YOUR ASSIGNMENT
Please return the lines below verbatim, beginning at the one that has "export IMPL_hpwl_um=3220" and stopping after the one that has "inv_1 > a2111oi_0", and add no other lines.

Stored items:

━━━━━━━━━━━━━━━━

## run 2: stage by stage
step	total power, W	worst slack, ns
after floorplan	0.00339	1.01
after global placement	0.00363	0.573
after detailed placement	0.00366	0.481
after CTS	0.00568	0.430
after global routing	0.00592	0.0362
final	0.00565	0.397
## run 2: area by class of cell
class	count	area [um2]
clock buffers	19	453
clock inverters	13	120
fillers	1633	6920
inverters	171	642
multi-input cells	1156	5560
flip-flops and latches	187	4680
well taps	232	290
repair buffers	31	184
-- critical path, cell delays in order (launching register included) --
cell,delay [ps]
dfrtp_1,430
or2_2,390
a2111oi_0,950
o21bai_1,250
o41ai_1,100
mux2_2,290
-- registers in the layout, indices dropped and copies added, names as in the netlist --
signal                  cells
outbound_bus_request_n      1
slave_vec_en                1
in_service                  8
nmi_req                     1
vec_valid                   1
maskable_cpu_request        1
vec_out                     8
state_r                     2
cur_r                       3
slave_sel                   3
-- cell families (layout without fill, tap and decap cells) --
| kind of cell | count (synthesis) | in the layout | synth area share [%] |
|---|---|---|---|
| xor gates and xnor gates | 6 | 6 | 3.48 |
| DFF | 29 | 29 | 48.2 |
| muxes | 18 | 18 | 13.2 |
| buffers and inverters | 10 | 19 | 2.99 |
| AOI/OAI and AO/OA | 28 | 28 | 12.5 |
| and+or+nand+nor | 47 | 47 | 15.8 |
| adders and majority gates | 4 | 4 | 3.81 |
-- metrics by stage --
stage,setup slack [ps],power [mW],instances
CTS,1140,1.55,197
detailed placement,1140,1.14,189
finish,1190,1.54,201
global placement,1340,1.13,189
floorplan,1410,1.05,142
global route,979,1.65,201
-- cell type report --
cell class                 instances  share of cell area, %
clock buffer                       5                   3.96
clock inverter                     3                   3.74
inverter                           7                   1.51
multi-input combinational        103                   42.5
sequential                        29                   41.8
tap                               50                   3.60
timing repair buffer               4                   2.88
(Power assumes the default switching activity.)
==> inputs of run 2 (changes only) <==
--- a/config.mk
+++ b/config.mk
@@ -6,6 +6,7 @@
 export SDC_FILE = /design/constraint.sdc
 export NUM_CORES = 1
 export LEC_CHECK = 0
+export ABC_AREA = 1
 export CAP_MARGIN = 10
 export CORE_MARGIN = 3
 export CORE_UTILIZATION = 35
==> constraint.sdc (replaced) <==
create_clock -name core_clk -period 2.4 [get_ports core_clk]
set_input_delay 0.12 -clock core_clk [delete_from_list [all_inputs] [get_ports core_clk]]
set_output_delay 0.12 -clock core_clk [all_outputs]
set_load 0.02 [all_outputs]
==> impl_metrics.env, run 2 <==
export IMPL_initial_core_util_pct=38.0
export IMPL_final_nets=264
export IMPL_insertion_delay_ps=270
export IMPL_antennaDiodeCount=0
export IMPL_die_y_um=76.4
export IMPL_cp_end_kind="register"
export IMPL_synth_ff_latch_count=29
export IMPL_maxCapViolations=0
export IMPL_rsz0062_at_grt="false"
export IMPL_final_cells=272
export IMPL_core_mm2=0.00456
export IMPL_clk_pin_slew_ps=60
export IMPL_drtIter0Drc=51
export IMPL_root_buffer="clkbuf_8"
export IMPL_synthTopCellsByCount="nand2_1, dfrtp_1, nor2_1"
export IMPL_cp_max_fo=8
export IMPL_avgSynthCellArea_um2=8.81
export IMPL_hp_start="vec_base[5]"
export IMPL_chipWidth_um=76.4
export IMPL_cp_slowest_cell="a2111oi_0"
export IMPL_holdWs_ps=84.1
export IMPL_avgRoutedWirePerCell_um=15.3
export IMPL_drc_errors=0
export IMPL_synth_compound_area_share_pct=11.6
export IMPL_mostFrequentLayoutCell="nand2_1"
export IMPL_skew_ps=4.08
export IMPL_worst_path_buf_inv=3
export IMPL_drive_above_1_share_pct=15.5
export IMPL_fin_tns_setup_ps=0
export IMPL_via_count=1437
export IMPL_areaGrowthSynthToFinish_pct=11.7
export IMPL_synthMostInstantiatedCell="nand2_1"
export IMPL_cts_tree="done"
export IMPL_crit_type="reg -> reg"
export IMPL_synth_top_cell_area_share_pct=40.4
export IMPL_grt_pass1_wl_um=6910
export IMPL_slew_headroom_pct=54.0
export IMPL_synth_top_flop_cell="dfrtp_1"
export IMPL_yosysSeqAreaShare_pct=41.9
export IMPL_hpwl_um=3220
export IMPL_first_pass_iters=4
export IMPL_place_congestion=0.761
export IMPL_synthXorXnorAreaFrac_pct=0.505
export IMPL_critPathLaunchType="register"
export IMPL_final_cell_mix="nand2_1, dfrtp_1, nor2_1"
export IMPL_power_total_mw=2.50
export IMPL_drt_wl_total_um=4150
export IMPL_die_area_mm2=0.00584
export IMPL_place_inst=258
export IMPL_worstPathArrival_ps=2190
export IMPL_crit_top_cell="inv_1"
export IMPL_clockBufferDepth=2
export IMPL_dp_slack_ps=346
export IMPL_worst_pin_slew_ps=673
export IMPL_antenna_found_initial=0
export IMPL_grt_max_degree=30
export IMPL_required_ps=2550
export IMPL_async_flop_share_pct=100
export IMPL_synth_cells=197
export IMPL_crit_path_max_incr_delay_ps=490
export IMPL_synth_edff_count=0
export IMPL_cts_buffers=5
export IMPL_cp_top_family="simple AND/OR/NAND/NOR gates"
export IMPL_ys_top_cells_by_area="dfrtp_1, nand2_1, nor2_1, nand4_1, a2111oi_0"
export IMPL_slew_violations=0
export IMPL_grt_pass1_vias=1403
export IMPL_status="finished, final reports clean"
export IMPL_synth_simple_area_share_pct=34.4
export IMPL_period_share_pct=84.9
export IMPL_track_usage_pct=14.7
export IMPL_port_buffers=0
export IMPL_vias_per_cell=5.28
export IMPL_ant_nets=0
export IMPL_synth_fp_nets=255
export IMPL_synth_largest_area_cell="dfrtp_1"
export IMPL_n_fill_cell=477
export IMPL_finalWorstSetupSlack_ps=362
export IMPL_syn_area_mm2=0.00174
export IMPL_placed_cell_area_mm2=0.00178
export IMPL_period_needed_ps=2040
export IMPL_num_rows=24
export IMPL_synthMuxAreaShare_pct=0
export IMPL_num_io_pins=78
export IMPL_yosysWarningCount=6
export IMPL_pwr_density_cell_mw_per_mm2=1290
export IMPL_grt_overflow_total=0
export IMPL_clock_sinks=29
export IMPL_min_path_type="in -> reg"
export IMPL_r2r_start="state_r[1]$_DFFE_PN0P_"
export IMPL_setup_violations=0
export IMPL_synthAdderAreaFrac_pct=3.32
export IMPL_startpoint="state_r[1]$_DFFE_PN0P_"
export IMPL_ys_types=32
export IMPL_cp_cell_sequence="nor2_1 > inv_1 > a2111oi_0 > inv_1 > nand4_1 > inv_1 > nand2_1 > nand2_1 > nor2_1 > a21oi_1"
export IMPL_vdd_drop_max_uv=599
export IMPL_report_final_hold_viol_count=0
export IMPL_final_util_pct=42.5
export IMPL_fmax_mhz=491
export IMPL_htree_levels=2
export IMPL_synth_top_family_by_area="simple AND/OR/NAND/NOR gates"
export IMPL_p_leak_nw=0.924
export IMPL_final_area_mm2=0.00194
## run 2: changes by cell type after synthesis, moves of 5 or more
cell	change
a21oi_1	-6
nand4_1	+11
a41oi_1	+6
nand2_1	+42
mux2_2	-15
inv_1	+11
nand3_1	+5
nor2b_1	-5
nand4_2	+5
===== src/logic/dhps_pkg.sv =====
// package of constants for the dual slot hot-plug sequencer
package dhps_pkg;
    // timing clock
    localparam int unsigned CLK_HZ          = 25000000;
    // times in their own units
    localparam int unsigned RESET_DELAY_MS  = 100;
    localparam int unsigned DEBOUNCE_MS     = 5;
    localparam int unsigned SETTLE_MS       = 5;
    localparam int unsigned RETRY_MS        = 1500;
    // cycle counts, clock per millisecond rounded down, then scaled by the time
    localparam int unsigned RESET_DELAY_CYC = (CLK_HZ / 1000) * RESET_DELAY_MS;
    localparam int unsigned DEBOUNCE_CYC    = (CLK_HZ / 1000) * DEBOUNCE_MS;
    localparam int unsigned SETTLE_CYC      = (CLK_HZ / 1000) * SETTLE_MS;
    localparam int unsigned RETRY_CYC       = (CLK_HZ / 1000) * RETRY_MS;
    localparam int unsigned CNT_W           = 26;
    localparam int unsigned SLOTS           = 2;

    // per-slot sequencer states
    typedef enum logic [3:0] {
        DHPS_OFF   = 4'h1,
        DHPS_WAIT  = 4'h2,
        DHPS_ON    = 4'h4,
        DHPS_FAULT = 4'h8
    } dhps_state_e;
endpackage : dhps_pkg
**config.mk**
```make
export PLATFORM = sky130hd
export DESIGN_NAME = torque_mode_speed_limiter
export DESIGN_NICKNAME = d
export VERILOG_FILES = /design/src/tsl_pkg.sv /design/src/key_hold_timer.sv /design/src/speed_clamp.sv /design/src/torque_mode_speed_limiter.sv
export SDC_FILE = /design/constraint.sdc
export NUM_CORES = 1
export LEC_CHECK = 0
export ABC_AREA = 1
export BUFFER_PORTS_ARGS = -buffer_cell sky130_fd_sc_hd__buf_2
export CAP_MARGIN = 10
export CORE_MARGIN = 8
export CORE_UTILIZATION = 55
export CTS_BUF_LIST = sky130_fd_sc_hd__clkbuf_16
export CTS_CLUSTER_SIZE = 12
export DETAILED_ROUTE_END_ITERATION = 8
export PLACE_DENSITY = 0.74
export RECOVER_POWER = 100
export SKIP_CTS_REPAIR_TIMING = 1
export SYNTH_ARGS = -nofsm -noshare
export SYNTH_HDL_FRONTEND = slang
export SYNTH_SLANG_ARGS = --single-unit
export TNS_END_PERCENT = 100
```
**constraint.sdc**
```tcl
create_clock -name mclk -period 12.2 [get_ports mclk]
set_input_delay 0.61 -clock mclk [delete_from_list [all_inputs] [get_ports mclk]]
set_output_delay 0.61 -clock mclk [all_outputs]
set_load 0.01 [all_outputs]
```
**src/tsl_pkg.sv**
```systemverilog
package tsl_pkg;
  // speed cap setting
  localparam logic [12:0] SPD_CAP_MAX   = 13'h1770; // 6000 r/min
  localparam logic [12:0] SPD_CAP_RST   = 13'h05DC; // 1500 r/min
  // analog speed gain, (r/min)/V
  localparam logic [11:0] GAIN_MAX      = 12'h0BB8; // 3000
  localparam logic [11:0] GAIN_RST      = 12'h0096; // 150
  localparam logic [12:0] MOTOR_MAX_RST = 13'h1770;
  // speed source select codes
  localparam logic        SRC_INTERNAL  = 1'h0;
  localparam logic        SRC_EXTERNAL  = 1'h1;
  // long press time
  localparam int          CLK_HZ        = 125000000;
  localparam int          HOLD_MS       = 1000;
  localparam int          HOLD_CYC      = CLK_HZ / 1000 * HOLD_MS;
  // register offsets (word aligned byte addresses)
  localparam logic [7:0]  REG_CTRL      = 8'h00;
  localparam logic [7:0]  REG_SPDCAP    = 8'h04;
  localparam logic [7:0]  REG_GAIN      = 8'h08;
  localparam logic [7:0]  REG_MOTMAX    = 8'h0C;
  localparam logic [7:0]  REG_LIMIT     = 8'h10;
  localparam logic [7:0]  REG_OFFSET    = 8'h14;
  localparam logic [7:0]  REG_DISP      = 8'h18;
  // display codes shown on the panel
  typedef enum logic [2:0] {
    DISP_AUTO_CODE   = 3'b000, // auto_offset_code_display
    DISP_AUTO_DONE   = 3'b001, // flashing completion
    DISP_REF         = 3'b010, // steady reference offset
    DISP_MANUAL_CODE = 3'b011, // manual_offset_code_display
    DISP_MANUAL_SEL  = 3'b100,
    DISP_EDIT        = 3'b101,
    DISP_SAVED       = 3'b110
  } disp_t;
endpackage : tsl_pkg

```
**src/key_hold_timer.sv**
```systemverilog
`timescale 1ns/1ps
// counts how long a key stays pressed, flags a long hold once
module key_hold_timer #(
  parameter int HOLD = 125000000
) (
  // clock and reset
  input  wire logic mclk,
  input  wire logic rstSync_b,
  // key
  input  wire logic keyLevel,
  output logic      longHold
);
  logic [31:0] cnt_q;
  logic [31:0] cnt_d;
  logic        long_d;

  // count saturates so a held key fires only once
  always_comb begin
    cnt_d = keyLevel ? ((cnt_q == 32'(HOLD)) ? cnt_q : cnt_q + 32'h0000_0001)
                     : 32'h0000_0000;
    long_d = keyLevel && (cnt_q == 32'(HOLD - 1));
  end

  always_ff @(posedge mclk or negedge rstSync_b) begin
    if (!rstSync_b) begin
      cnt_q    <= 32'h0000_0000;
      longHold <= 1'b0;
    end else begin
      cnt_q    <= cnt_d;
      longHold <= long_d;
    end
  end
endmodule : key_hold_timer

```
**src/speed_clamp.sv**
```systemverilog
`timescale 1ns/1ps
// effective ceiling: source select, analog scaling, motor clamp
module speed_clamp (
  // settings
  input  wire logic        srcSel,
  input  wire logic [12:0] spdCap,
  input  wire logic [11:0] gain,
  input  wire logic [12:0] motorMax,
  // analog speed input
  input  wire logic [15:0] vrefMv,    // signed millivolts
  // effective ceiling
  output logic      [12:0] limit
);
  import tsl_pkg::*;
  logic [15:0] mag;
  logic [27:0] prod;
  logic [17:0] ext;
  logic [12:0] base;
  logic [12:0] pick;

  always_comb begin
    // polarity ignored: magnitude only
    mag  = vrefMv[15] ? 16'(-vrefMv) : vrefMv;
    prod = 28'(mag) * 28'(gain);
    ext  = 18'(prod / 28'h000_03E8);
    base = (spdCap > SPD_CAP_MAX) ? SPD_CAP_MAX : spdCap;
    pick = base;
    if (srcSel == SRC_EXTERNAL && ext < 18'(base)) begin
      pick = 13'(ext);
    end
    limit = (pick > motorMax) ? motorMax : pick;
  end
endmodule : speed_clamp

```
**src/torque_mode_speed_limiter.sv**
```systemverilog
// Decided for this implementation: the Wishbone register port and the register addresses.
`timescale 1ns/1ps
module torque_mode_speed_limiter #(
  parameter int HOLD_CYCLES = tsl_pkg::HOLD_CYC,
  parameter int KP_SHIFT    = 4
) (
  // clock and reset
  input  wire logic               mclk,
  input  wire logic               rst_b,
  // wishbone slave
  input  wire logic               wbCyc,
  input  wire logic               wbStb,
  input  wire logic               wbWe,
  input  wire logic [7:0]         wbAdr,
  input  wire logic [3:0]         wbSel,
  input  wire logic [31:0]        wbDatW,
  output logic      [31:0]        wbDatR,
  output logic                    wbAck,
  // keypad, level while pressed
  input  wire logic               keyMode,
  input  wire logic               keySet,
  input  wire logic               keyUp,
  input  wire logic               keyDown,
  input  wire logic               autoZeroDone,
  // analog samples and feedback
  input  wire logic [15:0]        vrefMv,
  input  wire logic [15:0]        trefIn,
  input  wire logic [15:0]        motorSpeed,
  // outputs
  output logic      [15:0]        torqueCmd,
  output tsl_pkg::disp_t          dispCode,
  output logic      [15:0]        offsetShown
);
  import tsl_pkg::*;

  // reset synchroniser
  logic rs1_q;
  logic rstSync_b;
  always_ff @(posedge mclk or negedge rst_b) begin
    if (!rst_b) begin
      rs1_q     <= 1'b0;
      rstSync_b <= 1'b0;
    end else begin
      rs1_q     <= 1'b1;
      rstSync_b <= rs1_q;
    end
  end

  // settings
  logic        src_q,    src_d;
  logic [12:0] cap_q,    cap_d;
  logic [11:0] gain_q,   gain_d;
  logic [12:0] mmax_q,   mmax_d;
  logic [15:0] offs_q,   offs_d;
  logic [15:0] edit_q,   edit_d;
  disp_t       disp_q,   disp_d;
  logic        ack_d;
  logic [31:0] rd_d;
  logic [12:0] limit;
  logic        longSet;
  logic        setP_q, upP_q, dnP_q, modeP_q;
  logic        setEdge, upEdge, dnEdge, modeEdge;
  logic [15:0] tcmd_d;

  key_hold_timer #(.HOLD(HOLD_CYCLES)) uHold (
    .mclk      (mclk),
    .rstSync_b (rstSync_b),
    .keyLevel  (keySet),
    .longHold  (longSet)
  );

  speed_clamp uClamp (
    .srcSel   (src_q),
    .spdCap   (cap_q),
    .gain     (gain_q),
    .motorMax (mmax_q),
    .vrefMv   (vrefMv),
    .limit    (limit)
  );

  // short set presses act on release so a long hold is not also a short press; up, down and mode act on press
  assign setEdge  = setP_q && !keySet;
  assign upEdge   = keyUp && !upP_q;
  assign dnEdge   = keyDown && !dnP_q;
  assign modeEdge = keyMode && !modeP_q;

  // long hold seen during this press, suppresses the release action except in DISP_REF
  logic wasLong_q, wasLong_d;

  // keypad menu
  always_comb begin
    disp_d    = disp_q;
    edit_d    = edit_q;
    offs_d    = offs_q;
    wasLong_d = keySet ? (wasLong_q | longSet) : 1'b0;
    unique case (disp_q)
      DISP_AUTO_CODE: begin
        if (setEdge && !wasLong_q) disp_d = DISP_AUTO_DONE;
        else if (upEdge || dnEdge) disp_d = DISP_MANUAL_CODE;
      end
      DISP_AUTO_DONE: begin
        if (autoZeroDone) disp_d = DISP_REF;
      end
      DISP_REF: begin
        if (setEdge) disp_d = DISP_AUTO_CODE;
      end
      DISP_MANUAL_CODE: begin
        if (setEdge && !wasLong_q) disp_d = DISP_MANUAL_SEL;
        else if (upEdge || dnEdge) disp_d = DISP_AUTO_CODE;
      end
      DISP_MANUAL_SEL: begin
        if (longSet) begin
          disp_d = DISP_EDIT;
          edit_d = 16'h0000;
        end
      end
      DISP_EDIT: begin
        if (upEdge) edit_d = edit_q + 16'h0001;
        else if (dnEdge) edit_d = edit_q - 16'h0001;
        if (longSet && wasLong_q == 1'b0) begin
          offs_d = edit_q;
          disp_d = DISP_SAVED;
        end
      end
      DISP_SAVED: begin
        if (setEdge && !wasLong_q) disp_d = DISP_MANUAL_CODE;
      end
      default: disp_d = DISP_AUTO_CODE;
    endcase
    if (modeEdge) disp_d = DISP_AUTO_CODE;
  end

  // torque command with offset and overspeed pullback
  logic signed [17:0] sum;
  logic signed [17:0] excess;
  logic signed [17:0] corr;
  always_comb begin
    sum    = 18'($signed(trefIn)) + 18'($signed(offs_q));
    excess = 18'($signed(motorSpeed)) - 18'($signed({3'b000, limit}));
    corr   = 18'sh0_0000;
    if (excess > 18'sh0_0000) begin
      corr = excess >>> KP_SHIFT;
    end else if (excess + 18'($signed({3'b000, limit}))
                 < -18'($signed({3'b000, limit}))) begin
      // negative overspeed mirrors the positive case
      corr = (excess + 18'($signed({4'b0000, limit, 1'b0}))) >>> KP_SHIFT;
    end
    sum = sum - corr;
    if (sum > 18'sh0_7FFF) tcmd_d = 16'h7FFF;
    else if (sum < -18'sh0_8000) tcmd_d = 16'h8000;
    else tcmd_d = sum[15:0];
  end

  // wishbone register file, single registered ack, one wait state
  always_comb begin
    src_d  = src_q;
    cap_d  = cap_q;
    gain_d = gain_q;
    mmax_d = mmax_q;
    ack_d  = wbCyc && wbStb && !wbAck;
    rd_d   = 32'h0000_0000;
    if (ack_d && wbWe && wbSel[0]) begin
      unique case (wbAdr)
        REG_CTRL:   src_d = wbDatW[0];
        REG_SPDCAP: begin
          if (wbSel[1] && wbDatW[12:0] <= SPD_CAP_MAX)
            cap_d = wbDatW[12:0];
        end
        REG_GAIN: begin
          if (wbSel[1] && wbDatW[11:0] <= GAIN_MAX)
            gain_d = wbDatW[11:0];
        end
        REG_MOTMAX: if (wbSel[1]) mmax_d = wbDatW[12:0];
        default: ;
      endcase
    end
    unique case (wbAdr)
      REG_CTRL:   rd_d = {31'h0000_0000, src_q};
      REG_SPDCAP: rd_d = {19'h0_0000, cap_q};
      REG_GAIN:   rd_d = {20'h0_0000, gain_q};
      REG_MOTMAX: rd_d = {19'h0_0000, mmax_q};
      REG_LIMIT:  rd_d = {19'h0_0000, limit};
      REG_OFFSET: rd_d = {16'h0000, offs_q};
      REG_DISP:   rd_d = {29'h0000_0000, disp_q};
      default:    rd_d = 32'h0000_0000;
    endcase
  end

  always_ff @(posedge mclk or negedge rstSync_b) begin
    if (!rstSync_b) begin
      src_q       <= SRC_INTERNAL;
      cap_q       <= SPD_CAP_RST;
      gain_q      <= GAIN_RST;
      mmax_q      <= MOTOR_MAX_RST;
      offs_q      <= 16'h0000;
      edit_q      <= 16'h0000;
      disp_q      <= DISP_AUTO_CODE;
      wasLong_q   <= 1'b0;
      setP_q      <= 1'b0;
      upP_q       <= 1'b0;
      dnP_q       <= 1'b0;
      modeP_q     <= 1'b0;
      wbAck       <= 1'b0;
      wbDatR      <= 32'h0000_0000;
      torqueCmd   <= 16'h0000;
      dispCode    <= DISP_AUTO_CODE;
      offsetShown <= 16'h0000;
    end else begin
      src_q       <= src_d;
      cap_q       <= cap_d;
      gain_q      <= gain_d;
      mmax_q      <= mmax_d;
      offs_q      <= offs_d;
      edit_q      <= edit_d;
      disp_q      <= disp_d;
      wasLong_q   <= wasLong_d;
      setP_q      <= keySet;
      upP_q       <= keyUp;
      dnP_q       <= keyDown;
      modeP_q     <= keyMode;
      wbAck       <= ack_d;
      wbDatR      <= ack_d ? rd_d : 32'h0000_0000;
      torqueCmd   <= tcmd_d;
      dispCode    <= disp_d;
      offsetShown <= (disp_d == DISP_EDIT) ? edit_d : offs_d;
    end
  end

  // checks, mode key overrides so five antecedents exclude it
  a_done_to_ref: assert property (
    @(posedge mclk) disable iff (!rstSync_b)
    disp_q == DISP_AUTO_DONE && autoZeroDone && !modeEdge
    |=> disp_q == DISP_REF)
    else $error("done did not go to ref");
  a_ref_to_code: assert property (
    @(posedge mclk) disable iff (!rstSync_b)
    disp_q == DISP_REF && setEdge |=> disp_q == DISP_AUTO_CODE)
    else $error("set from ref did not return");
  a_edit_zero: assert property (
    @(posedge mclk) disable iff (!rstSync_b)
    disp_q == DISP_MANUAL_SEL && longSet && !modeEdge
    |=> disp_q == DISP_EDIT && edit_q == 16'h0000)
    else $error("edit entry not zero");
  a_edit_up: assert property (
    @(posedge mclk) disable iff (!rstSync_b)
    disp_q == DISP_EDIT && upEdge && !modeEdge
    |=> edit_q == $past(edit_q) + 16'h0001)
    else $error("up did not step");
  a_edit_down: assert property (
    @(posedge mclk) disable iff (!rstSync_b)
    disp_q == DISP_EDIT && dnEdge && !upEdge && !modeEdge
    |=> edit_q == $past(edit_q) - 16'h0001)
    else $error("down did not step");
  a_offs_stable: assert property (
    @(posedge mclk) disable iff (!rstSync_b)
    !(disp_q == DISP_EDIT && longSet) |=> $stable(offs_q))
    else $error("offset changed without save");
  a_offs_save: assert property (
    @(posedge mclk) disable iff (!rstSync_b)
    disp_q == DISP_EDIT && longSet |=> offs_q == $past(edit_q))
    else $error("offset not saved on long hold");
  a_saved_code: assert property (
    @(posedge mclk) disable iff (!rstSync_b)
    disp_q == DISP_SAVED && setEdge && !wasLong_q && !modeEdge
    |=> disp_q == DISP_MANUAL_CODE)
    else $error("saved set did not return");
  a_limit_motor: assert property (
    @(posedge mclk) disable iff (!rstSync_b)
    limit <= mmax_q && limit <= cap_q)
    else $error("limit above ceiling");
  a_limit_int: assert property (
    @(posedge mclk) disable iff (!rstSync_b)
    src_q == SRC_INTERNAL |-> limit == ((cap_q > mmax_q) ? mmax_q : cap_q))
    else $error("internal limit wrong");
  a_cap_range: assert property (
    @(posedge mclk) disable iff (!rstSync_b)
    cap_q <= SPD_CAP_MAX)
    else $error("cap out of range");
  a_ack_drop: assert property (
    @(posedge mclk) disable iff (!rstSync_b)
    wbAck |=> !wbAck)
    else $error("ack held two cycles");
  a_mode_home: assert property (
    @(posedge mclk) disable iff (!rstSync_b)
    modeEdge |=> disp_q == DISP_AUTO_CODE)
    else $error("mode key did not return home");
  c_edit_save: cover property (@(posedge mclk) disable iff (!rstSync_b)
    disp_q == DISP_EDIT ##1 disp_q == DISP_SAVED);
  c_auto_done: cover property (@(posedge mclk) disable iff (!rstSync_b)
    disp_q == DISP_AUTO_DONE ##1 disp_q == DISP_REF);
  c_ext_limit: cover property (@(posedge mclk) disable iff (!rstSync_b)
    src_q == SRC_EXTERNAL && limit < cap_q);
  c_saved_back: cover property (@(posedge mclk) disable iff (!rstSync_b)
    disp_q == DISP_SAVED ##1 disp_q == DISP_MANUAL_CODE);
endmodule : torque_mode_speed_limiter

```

━━━━━━━━━━━━━━━━

WRITTEN SOLUTION
export IMPL_hpwl_um=3220
export IMPL_first_pass_iters=4
export IMPL_place_congestion=0.761
export IMPL_synthXorXnorAreaFrac_pct=0.505
export IMPL_critPathLaunchType="register"
export IMPL_final_cell_mix="nand2_1, dfrtp_1, nor2_1"
export IMPL_power_total_mw=2.50
export IMPL_drt_wl_total_um=4150
export IMPL_die_area_mm2=0.00584
export IMPL_place_inst=258
export IMPL_worstPathArrival_ps=2190
export IMPL_crit_top_cell="inv_1"
export IMPL_clockBufferDepth=2
export IMPL_dp_slack_ps=346
export IMPL_worst_pin_slew_ps=673
export IMPL_antenna_found_initial=0
export IMPL_grt_max_degree=30
export IMPL_required_ps=2550
export IMPL_async_flop_share_pct=100
export IMPL_synth_cells=197
export IMPL_crit_path_max_incr_delay_ps=490
export IMPL_synth_edff_count=0
export IMPL_cts_buffers=5
export IMPL_cp_top_family="simple AND/OR/NAND/NOR gates"
export IMPL_ys_top_cells_by_area="dfrtp_1, nand2_1, nor2_1, nand4_1, a2111oi_0"
export IMPL_slew_violations=0
export IMPL_grt_pass1_vias=1403
export IMPL_status="finished, final reports clean"
export IMPL_synth_simple_area_share_pct=34.4
export IMPL_period_share_pct=84.9
export IMPL_track_usage_pct=14.7
export IMPL_port_buffers=0
export IMPL_vias_per_cell=5.28
export IMPL_ant_nets=0
export IMPL_synth_fp_nets=255
export IMPL_synth_largest_area_cell="dfrtp_1"
export IMPL_n_fill_cell=477
export IMPL_finalWorstSetupSlack_ps=362
export IMPL_syn_area_mm2=0.00174
export IMPL_placed_cell_area_mm2=0.00178
export IMPL_period_needed_ps=2040
export IMPL_num_rows=24
export IMPL_synthMuxAreaShare_pct=0
export IMPL_num_io_pins=78
export IMPL_yosysWarningCount=6
export IMPL_pwr_density_cell_mw_per_mm2=1290
export IMPL_grt_overflow_total=0
export IMPL_clock_sinks=29
export IMPL_min_path_type="in -> reg"
export IMPL_r2r_start="state_r[1]$_DFFE_PN0P_"
export IMPL_setup_violations=0
export IMPL_synthAdderAreaFrac_pct=3.32
export IMPL_startpoint="state_r[1]$_DFFE_PN0P_"
export IMPL_ys_types=32
export IMPL_cp_cell_sequence="nor2_1 > inv_1 > a2111oi_0 > inv_1 > nand4_1 > inv_1 > nand2_1 > nand2_1 > nor2_1 > a21oi_1"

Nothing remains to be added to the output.